GIVEN INFORMATION:

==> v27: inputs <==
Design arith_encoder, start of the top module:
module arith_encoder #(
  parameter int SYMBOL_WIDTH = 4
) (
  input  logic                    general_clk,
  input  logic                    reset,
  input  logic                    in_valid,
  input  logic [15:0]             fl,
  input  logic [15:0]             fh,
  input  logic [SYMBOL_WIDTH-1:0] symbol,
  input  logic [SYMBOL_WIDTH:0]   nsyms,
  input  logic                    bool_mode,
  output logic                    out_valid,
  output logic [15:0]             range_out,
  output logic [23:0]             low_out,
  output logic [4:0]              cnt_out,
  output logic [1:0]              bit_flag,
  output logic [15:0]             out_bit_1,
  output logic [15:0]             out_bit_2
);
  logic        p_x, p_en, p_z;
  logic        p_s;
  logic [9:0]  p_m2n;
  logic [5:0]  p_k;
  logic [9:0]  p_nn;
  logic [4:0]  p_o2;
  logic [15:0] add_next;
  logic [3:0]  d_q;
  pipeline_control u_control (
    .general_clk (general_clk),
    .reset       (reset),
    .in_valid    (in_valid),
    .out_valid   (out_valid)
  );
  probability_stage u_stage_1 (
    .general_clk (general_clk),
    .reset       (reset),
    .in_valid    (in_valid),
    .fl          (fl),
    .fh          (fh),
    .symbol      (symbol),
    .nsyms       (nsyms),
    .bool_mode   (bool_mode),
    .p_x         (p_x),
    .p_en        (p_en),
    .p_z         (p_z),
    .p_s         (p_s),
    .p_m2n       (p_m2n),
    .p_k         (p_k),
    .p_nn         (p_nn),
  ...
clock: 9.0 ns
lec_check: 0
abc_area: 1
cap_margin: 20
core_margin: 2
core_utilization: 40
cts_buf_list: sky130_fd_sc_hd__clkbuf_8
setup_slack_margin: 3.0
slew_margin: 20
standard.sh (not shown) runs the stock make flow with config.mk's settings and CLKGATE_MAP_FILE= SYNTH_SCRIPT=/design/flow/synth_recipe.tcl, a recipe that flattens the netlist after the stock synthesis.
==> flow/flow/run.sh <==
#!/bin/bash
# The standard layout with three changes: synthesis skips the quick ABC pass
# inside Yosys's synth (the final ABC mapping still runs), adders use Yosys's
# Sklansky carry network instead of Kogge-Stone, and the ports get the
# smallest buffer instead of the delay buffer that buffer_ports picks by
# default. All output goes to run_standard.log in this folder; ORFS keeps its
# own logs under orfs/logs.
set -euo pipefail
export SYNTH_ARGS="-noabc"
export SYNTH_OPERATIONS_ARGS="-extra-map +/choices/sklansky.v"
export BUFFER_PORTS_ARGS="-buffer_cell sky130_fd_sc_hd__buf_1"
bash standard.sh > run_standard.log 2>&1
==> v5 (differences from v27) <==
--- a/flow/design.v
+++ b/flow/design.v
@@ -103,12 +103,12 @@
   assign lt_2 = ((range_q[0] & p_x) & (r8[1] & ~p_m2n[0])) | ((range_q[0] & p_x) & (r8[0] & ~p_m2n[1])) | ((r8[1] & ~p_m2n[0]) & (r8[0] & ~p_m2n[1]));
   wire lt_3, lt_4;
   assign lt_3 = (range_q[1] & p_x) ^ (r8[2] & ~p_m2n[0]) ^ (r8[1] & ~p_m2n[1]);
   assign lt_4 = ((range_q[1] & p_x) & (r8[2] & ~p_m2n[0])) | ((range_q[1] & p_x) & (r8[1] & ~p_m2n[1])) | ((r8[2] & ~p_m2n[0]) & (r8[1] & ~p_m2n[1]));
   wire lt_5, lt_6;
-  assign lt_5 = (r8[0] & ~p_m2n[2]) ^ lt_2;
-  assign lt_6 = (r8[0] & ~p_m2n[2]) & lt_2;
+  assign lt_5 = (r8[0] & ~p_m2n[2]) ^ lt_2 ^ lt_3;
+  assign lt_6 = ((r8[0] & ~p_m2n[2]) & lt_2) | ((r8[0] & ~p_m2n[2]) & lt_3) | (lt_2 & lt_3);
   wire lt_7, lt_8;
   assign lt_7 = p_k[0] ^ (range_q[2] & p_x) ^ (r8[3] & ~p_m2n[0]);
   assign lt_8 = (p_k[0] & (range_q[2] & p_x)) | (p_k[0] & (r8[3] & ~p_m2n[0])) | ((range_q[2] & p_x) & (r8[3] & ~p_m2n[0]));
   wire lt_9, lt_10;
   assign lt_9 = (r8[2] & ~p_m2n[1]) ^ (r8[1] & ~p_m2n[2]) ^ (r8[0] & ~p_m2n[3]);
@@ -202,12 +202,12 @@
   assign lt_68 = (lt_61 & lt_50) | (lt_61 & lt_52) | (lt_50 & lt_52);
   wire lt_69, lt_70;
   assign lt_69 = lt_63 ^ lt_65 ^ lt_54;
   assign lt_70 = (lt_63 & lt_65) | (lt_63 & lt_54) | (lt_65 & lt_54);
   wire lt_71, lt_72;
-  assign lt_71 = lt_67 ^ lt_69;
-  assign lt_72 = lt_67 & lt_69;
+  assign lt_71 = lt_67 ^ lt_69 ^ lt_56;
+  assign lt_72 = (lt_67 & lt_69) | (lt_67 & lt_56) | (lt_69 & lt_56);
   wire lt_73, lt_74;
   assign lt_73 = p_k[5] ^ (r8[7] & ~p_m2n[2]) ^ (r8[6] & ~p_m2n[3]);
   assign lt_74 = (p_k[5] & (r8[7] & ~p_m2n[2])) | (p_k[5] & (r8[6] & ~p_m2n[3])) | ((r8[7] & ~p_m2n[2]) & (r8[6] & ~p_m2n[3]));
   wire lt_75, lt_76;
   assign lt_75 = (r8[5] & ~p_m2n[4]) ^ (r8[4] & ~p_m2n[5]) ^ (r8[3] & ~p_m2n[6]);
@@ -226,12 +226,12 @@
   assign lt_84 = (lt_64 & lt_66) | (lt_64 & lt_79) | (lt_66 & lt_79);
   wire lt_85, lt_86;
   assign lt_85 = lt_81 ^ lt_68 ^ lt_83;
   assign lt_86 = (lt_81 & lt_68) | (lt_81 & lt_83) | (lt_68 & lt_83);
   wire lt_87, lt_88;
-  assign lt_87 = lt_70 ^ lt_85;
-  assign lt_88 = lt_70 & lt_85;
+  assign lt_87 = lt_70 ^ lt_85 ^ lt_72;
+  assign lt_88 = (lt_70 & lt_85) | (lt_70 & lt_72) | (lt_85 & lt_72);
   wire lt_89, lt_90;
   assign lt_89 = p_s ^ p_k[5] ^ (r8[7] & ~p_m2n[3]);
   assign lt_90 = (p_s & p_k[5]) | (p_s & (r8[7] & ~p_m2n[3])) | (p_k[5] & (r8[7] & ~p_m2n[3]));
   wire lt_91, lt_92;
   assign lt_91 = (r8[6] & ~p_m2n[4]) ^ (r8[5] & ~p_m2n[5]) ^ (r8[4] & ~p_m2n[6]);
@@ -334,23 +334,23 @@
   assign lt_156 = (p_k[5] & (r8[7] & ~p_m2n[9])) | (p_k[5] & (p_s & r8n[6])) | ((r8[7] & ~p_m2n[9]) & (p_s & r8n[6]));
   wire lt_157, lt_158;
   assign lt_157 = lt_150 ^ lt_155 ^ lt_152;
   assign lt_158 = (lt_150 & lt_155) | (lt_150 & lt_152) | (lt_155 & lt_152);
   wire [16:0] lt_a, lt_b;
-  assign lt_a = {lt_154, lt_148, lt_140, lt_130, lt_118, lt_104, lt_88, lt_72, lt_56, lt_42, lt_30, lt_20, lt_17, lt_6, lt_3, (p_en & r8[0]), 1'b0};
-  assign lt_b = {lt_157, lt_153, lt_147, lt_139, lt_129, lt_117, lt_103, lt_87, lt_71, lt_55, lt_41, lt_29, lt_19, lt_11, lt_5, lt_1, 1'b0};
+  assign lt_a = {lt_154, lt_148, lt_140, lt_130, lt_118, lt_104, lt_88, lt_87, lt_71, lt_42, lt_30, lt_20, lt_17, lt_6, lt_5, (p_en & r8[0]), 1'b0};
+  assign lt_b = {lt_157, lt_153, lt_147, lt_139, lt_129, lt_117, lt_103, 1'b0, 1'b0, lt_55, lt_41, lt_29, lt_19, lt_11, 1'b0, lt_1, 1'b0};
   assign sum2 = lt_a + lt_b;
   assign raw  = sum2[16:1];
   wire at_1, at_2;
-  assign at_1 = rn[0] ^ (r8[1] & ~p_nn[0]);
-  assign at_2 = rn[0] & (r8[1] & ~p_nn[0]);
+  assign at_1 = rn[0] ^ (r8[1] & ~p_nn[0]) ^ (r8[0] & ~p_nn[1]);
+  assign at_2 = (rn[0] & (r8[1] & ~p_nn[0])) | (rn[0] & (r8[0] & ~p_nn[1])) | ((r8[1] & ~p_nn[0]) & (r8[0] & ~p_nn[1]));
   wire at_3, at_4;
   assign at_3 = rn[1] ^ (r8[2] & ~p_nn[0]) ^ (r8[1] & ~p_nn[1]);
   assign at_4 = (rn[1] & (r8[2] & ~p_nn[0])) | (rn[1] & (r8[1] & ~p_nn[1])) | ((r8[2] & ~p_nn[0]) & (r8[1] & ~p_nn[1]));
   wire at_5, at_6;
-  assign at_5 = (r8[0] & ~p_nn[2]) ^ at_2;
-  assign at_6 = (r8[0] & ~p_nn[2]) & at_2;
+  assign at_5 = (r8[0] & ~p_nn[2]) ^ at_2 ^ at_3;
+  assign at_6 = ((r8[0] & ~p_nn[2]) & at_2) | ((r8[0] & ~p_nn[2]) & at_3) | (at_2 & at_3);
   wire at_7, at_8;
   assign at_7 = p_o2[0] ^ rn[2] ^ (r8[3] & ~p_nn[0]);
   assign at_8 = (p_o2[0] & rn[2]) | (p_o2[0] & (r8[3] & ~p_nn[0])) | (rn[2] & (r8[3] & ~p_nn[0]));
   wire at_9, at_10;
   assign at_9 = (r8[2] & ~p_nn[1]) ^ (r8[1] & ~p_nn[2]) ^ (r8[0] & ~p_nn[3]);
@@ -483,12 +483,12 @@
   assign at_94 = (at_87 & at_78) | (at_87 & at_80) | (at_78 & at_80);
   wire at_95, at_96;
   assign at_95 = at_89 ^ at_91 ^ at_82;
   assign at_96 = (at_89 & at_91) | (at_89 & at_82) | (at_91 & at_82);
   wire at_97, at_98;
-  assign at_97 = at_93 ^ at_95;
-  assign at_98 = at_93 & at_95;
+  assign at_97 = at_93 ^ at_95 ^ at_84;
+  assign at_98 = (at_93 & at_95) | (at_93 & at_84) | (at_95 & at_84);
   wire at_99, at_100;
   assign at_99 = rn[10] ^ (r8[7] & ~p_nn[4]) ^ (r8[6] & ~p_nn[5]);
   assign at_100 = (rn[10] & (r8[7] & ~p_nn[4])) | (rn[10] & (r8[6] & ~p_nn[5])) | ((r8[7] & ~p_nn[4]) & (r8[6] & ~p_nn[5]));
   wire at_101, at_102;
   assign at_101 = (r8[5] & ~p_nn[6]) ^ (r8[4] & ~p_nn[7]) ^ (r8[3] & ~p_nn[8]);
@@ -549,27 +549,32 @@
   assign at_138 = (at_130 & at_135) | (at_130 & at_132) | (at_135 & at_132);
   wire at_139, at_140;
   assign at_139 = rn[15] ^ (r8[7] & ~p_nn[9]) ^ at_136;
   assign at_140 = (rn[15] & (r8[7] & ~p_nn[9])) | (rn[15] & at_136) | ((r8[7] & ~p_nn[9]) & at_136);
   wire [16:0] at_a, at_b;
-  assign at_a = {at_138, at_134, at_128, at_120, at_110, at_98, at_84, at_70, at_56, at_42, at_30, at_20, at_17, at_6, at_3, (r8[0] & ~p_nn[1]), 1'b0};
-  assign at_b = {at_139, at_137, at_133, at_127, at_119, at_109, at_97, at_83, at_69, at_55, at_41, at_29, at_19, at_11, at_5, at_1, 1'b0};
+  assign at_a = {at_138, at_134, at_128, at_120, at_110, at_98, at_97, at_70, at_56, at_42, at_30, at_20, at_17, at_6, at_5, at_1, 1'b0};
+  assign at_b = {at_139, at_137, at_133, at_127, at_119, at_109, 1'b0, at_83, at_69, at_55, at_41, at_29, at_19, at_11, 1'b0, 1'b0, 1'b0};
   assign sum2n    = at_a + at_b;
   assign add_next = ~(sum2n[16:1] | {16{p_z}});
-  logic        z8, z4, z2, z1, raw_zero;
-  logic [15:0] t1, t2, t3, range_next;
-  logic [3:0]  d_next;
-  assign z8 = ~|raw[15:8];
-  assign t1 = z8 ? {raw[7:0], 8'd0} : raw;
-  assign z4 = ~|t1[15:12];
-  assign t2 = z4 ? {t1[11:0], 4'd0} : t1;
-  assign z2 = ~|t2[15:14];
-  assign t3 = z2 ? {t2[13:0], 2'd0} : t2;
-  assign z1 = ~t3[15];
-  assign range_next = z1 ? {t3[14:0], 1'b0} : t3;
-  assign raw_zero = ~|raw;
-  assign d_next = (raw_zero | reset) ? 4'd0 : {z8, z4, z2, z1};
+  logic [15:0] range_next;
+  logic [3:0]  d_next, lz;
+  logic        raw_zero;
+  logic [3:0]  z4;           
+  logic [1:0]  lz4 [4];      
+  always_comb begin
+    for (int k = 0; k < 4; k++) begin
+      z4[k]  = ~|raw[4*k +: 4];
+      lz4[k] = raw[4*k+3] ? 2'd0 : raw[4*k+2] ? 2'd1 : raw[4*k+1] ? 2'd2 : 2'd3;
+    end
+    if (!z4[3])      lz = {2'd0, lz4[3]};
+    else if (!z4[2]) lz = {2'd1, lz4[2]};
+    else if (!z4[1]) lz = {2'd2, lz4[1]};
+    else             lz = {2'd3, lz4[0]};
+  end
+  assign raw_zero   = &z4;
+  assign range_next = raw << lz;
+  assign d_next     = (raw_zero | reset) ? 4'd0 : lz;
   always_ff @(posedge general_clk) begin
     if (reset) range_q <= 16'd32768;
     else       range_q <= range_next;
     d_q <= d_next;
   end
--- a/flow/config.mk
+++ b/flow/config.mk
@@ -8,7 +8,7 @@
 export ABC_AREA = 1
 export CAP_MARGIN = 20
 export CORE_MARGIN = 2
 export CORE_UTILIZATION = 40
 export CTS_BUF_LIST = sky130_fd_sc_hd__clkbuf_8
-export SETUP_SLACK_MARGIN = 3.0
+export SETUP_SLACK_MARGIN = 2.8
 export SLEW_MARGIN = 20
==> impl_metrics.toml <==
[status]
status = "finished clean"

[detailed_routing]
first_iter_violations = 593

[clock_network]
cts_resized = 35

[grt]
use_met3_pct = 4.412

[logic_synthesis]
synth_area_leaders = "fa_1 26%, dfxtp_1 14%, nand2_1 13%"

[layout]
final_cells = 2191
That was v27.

PROBLEM REQUIREMENTS:
Search the entries for the word "reset" and copy every line that has it.

SOLVED PROBLEM:
  input  logic                    reset,
    .reset       (reset),
    .reset       (reset),
-  assign d_next = (raw_zero | reset) ? 4'd0 : {z8, z4, z2, z1};
+  assign d_next     = (raw_zero | reset) ? 4'd0 : lz;
     if (reset) range_q <= 16'd32768;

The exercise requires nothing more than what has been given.